“In this wide-ranging critique, Kellerman enumerates the numerous contradictions, inconsistencies, and irrelevance of what passes for leadership thought and training today. Before you purchase or attend any of what the multi-billion dollar leadership industry is selling, read this book!” (Jeffrey Pfeffer, Thomas D. Dee II Professor, Graduate School of Business, Stanford University, and author of Power: Why Some People Have It-and Others Don't
“Barbara Kellerman does not play nicely with the other boys and girls-and we are all the better for it. Anyone interested in a penetrating critique of the leadership industry should read this provocative new book from our foremost leadership contrarian.” (Robert Kegan, Meehan Professor of Adult Learning and Professional Development, Harvard University Graduate School of Education)
“In this compelling book, Kellerman brings critical new insights to longstanding questions about the importance of leaders….essential reading for anyone who cares about the future of leadership both in theory and practice.” (Deborah Rhode, Ernest W. McFarland Professor of Law and Director of the Center on the Legal Profession, Stanford Law School)
“After pioneering work on followership and bad leadership, now Kellerman provocatively dissects what she calls the leadership industry. She offers suggestions on how to think far bigger and more expansively if we are to cope with leading in a global information age.” (Joseph S. Nye, Jr., University Distinguished Service Professor at Harvard and author of The Future of Power
“A timely, considered and comprehensive examination of how leadership has changed and how and why we lost faith in leaders; how the leadership industry went wrong - and the steps needed to put it right” (Rob Goffee, Professor of Organisational Behaviour, London Business School)
“‘Mind the Gap’ could be the subtitle of Kellerman’s disturbingly honest and indispensable book. The ‘gap’ Kellerman urges us to mind is the hoary disconnect between what the leadership industry produces about best practices and what leaders who read our books actually practice.” (Warren Bennis, University Professor, University of Southern California and author of Still Surprised: A Memoir of a Life in Leadership
“Kellerman’s honest and astute critique makes it clear that the gurus in her own field have work to do if they want to remain relevant.” (Kirkus Reviews)
A well-written chronicle of the evolution and devolution of the leadership profession and a substantiated indictment of the leadership development industry.Essential. (Choice Reviews Online)
From the Back Cover
One of our foremost leadership experts dismantles obsolete assumptions and stimulates a new conversation about leadership in the twenty-first century.
Becoming a leader has become a mantra. The explosive growth of the "leadership industry" is based on the belief that leading is a path to power and money, a medium for achievement, and a mechanism for creating change. But there are other, parallel truths: that leaders of every stripe are in disrepute; that the tireless and often superficial teaching of leadership has brought us no closer to nirvana; and that followers nearly everywhere have become, on the one hand, disappointed and disillusioned, and, on the other, entitled and emboldened.
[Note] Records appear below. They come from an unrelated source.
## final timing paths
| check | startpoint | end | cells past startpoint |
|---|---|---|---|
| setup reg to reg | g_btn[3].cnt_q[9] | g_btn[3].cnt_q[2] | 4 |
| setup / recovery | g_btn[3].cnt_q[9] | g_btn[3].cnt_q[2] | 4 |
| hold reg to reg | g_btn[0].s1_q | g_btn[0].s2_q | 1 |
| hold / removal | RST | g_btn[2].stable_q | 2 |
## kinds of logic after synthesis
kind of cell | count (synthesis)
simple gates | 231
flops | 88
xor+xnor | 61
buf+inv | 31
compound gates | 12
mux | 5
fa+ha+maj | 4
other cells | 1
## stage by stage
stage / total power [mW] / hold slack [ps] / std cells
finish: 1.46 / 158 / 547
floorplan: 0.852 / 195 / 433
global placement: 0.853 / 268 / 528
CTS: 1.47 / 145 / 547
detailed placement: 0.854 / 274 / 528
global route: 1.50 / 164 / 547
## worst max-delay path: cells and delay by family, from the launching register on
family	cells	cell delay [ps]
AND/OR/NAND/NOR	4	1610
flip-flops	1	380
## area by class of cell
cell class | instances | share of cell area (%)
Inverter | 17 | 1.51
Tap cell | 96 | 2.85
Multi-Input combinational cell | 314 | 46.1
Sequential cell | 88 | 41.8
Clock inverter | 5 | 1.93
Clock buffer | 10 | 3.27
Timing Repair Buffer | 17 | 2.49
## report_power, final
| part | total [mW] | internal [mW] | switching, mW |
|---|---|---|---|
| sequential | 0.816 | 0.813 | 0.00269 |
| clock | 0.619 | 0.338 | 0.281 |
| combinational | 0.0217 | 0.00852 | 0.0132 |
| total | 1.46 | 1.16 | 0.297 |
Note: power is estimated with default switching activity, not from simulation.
The End of Leadership tells two tales. The first is about change—about how and why leadership and followership have changed over time, especially in the last forty years. As a result of cultural evolution and technological revolution, the balance of power between leaders and followers has shifted—with leaders becoming weaker and followers stronger.
The second narrative is about the leadership industry itself. In this provocative and critical volume, Barbara Kellerman raises questions about leadership as both a scholarly pursuit and a set of practical skills: Does the industry do what it claims to do—grow leaders? Does the research justify the undertaking? Do we adequately measure the results of our efforts? Are leaders as all-important as we think they are? What about followers? Isn't teaching good followership as important now as teaching good leadership? Finally, Kellerman asks: Given the precipitous decline of leaders in the estimation of their followers, are there alternatives to the existing models—ways of teaching leadership that take into account the vicissitudes of the twenty-first century?
The End of Leadership takes on all these questions and then some—making it necessary reading for business, political, and community leaders alike.